Nella clinica, ciò risponde all’importanza di comprendere quali sistemi emotivi di base risultino “malfunzionanti”, al fine di lavorare, nel setting terapeutico, su quelle esperienze emotive troppo attivanti o su quelle stimolazioni che possano riattivare dei sistemi emotivi silenziati.

Per fare un esempio, consideriamo un possibile paziente fobico: le sue paure potrebbero concentrarsi su elementi specifici dell’ambiente come su elementi più diffusi dell’esperienza. Tramite il colloquio o la somministrazione di strumenti specifici (Panksepp e colleghi suggeriscono proprio le ANPS, scale autoriportate che vanno a sondare il livello delle emozioni di base del paziente), il clinico potrebbe ipotizzare un marcato livello di attività del sistema della paura e una bassa attivazione del sistema della ricerca.
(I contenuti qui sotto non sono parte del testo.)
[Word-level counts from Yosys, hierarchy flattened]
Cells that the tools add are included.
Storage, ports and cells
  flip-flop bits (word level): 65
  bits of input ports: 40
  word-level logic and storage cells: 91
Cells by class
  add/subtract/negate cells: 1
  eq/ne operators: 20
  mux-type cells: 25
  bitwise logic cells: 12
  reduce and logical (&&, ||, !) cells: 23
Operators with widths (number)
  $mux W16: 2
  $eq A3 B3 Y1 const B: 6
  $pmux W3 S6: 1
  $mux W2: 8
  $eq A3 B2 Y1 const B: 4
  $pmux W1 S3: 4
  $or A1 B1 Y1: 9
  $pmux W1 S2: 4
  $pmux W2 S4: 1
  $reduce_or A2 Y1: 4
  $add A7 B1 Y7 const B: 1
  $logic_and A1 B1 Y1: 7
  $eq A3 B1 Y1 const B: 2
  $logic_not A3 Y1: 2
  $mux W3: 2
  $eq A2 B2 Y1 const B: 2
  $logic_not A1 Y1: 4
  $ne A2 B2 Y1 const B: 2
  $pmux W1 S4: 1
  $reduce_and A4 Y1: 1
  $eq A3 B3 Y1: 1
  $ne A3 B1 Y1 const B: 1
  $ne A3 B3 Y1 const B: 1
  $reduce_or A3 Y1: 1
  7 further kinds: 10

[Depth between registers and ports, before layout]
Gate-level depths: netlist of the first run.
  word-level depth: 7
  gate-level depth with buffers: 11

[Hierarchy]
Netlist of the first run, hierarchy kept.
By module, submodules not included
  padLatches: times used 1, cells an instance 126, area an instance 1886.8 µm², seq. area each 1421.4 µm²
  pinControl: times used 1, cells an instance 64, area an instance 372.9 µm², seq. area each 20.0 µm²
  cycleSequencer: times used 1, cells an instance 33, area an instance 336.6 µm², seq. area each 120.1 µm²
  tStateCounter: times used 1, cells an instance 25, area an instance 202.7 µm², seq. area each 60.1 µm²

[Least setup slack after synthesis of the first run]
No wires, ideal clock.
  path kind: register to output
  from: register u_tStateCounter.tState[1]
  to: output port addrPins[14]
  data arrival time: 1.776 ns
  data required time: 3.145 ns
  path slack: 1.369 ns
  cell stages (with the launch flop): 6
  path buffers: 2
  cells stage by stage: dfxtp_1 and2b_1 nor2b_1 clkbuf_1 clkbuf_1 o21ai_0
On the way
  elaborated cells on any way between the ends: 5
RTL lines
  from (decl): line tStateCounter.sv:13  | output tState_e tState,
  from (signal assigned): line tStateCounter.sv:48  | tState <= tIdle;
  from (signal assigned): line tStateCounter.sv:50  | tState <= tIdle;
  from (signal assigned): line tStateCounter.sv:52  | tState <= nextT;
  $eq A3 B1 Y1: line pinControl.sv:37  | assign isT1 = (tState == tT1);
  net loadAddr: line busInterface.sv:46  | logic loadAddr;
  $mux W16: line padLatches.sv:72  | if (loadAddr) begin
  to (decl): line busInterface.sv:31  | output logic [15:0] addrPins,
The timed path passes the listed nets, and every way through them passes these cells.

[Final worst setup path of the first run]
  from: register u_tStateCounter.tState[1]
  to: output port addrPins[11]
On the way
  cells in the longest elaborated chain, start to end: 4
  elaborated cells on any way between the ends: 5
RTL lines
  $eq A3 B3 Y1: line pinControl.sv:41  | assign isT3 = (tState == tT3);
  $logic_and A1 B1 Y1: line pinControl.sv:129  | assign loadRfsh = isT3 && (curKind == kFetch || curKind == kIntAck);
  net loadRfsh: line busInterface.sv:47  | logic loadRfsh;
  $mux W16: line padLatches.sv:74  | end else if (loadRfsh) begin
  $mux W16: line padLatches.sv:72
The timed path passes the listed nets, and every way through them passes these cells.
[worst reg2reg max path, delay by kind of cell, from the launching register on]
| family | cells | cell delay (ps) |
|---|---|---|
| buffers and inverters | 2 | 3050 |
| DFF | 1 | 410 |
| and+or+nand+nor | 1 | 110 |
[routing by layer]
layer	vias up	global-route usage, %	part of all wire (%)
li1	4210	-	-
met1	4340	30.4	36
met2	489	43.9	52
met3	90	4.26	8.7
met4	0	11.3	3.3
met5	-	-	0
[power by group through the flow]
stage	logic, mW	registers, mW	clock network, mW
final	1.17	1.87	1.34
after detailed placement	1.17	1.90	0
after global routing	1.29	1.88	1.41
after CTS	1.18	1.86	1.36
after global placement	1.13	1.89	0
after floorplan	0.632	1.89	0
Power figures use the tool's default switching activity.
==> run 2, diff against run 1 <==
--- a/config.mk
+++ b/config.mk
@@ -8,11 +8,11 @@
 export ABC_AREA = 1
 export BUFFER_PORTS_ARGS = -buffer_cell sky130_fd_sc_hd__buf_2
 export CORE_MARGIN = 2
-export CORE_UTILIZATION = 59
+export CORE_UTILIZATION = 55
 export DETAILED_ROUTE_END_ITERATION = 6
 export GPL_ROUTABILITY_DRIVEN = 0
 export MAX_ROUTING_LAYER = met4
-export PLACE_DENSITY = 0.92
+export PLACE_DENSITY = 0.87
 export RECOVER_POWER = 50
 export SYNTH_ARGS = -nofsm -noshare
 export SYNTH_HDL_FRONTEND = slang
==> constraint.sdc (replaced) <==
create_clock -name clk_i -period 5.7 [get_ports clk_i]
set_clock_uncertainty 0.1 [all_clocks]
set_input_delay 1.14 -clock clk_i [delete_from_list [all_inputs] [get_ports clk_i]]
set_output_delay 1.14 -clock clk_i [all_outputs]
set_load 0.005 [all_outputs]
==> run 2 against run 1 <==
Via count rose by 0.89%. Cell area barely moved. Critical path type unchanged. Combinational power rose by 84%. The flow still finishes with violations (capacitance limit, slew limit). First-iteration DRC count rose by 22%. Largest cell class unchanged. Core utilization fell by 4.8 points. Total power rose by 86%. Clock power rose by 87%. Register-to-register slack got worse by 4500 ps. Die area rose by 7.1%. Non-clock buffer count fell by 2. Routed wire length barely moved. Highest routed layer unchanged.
Compito del clinico sarà allora, in sede di terapia o come homework, suggerire al paziente tutta una serie di stimolazioni che lo possano aiutare a ridimensionare l’attivazione della paura e ripristinare i comportamenti di ricerca.

Nel complesso queste stimolazioni andrebbero, potenzialmente, a modificare la fiducia di base del paziente ad un livello secondario, nonché le concezioni patogene che ha su di sé e sulla propria vulnerabilità, ad un livello terziario.

Nonostante quindi l’orientamento decisamente psichiatrico di una tale prospettiva, alcuni spunti possono essere di interesse clinico, indipendentemente dall’orientamento terapeutico del singolo professionista. Motivo per cui la lettura di questo volume è caldamente consigliata.